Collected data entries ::
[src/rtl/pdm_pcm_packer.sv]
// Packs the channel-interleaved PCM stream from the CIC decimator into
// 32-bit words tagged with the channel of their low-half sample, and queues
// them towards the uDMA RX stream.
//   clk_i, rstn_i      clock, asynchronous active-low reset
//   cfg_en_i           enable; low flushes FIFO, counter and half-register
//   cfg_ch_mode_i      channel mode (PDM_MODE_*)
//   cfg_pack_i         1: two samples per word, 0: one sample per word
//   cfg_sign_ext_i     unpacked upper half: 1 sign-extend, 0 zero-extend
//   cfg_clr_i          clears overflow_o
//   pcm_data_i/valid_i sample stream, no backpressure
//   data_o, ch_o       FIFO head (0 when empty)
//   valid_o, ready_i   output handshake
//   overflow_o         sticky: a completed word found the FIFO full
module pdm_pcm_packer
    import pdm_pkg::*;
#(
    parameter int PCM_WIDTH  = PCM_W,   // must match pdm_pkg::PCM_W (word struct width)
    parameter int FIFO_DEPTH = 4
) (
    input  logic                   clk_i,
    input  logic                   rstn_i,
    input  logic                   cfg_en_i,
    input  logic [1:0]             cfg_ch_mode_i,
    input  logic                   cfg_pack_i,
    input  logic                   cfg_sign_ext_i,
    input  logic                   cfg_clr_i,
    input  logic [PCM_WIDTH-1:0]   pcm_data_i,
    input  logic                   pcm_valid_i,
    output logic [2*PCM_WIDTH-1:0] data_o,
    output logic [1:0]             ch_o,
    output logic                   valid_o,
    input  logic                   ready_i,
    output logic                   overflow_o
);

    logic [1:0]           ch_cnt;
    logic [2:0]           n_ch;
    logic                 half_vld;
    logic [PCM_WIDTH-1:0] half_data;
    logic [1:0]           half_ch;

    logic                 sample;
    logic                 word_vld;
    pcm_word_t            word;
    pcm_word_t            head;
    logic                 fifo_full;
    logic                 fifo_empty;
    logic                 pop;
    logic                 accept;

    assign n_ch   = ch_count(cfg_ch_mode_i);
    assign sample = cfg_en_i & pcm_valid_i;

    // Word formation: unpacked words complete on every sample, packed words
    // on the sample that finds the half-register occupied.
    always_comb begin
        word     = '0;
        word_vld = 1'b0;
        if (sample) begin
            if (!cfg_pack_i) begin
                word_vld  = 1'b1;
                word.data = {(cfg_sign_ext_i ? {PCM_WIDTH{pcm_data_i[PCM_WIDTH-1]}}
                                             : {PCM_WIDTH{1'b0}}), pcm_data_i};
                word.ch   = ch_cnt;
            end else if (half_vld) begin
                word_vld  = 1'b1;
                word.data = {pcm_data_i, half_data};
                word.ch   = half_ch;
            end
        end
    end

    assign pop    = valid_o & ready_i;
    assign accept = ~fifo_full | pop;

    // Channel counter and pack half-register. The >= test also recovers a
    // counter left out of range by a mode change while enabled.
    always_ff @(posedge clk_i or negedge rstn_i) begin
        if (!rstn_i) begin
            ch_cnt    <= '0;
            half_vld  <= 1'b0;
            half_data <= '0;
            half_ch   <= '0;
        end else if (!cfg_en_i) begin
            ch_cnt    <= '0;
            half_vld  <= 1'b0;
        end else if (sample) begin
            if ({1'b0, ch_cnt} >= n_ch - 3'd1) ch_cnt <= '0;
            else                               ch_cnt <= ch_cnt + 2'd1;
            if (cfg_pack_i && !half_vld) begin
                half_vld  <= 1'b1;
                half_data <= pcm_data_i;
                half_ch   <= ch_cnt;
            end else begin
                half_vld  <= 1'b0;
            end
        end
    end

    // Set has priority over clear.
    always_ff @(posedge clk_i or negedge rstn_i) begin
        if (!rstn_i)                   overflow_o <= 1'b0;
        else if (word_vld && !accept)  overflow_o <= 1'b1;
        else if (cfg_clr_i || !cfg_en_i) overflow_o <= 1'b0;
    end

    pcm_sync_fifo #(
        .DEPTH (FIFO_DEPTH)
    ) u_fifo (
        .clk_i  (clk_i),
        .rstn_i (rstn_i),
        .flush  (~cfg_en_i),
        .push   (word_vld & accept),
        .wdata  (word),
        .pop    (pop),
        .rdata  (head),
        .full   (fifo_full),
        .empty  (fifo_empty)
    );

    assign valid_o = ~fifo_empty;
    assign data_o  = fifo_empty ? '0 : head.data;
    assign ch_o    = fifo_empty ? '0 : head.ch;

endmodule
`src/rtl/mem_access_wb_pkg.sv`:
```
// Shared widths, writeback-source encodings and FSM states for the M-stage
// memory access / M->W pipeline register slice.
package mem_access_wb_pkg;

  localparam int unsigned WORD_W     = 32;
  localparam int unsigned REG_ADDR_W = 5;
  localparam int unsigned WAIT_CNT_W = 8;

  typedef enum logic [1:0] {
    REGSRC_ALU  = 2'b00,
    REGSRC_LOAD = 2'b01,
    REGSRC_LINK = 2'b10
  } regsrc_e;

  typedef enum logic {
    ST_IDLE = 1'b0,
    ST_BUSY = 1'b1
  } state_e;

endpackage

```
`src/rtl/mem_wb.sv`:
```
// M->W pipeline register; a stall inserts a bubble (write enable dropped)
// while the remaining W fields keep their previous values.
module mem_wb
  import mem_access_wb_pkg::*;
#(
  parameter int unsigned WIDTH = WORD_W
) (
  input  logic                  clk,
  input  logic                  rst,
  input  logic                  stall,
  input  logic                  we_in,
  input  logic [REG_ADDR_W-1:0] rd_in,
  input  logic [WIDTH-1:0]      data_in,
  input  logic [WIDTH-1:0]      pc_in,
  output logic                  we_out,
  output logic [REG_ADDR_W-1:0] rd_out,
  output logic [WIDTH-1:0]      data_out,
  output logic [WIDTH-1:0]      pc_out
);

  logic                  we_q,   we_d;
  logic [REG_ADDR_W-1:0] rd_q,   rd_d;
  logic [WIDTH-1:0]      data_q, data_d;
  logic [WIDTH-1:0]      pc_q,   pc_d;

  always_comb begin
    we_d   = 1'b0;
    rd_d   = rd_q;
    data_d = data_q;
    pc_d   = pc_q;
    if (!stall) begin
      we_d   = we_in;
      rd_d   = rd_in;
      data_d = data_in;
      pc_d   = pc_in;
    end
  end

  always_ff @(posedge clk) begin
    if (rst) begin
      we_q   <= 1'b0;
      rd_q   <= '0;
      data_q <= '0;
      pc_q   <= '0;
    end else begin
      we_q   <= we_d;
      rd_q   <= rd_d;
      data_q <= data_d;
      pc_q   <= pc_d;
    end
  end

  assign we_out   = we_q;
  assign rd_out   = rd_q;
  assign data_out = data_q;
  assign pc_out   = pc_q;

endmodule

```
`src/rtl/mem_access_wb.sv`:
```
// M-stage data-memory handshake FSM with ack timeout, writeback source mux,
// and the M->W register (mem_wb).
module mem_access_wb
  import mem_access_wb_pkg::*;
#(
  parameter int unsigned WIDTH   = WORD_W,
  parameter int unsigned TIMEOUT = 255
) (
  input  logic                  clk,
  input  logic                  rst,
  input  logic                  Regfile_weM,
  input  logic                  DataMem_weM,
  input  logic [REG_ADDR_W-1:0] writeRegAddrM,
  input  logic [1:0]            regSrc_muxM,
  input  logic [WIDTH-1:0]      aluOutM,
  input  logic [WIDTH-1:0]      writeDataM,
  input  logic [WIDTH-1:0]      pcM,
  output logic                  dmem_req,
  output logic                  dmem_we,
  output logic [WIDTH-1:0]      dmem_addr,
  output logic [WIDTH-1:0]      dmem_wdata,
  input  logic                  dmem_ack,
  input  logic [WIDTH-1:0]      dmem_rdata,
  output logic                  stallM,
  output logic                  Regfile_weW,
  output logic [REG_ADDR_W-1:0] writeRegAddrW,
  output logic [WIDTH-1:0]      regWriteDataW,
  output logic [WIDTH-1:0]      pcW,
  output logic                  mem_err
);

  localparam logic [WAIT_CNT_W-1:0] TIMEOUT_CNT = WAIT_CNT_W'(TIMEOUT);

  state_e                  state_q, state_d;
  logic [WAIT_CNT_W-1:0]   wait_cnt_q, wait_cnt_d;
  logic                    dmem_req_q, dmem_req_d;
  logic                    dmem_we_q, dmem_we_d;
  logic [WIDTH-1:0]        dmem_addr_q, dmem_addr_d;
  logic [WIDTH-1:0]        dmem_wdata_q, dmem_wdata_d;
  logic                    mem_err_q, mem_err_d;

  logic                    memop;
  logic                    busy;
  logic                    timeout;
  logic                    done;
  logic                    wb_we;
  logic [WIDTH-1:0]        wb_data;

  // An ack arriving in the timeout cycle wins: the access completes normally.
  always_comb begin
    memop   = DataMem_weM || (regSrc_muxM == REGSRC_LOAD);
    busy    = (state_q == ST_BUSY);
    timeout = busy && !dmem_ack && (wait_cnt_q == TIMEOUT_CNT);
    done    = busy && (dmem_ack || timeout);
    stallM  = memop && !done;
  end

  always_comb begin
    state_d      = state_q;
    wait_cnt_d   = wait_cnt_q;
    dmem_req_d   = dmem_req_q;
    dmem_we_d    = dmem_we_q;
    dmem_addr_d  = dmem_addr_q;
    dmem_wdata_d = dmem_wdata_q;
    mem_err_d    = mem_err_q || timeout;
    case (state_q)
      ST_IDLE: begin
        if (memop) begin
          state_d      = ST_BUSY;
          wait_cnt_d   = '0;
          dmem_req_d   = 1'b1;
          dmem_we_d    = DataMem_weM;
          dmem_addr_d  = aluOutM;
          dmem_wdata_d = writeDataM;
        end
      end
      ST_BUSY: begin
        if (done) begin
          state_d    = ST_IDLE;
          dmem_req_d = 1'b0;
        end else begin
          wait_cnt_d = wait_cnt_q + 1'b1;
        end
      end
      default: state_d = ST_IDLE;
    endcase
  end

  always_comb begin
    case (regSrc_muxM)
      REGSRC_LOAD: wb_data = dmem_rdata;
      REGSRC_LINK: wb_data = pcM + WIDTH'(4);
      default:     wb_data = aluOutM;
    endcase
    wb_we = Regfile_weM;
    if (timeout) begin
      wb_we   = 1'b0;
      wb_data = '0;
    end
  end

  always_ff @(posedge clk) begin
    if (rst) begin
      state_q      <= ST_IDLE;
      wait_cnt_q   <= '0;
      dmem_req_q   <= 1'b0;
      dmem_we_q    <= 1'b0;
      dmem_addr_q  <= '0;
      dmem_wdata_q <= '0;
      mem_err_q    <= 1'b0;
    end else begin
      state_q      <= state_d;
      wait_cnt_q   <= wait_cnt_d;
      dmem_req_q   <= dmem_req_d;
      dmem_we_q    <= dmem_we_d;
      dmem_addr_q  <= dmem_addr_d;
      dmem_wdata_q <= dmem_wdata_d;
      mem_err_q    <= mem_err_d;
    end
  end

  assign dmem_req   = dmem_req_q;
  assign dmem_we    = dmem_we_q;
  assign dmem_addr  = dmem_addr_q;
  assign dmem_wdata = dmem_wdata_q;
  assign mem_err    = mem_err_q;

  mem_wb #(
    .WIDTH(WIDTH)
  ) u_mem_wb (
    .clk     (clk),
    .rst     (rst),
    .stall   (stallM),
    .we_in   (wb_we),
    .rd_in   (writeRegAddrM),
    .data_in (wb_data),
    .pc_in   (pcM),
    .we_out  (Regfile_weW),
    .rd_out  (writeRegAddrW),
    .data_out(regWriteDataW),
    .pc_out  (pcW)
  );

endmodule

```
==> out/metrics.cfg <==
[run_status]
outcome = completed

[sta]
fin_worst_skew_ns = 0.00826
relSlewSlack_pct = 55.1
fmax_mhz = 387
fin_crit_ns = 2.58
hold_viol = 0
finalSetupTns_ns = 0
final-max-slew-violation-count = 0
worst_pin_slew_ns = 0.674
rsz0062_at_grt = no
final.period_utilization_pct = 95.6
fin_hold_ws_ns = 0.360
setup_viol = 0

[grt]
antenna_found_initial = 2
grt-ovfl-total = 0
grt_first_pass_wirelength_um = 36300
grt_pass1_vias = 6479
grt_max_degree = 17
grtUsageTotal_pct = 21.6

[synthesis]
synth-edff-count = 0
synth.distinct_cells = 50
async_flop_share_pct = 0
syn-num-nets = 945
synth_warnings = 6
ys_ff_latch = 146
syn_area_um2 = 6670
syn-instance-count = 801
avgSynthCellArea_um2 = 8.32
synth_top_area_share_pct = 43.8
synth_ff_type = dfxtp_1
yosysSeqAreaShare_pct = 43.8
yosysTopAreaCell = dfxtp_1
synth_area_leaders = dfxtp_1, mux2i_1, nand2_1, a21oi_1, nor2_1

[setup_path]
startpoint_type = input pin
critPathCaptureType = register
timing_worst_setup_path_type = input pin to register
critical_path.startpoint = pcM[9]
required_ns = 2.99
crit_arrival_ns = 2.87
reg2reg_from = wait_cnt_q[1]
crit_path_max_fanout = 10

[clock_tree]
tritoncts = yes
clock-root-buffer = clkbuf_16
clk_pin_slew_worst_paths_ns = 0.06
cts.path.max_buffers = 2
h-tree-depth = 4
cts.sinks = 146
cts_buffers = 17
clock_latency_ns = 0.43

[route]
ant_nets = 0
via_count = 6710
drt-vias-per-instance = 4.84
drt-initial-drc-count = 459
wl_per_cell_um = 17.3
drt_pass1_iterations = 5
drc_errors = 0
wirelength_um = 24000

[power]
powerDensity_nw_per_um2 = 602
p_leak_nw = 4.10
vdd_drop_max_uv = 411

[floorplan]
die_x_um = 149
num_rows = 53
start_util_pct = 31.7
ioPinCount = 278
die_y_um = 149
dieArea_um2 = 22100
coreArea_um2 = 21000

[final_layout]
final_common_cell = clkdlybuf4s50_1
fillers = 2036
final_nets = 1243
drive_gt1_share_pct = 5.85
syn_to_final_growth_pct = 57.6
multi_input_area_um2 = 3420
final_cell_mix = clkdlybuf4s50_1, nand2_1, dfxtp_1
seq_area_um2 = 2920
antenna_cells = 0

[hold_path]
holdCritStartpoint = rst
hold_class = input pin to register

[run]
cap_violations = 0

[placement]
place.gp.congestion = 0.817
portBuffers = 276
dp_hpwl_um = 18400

YOUR TASK :: From the records above, transcribe exactly the run of lines that opens with the line holding "syn-instance-count = 801" and closes with the line holding "p_leak_nw = 4.10", both included.

ANSWER TO THIS EXERCISE ::
syn-instance-count = 801
avgSynthCellArea_um2 = 8.32
synth_top_area_share_pct = 43.8
synth_ff_type = dfxtp_1
yosysSeqAreaShare_pct = 43.8
yosysTopAreaCell = dfxtp_1
synth_area_leaders = dfxtp_1, mux2i_1, nand2_1, a21oi_1, nor2_1

[setup_path]
startpoint_type = input pin
critPathCaptureType = register
timing_worst_setup_path_type = input pin to register
critical_path.startpoint = pcM[9]
required_ns = 2.99
crit_arrival_ns = 2.87
reg2reg_from = wait_cnt_q[1]
crit_path_max_fanout = 10

[clock_tree]
tritoncts = yes
clock-root-buffer = clkbuf_16
clk_pin_slew_worst_paths_ns = 0.06
cts.path.max_buffers = 2
h-tree-depth = 4
cts.sinks = 146
cts_buffers = 17
clock_latency_ns = 0.43

[route]
ant_nets = 0
via_count = 6710
drt-vias-per-instance = 4.84
drt-initial-drc-count = 459
wl_per_cell_um = 17.3
drt_pass1_iterations = 5
drc_errors = 0
wirelength_um = 24000

[power]
powerDensity_nw_per_um2 = 602
p_leak_nw = 4.10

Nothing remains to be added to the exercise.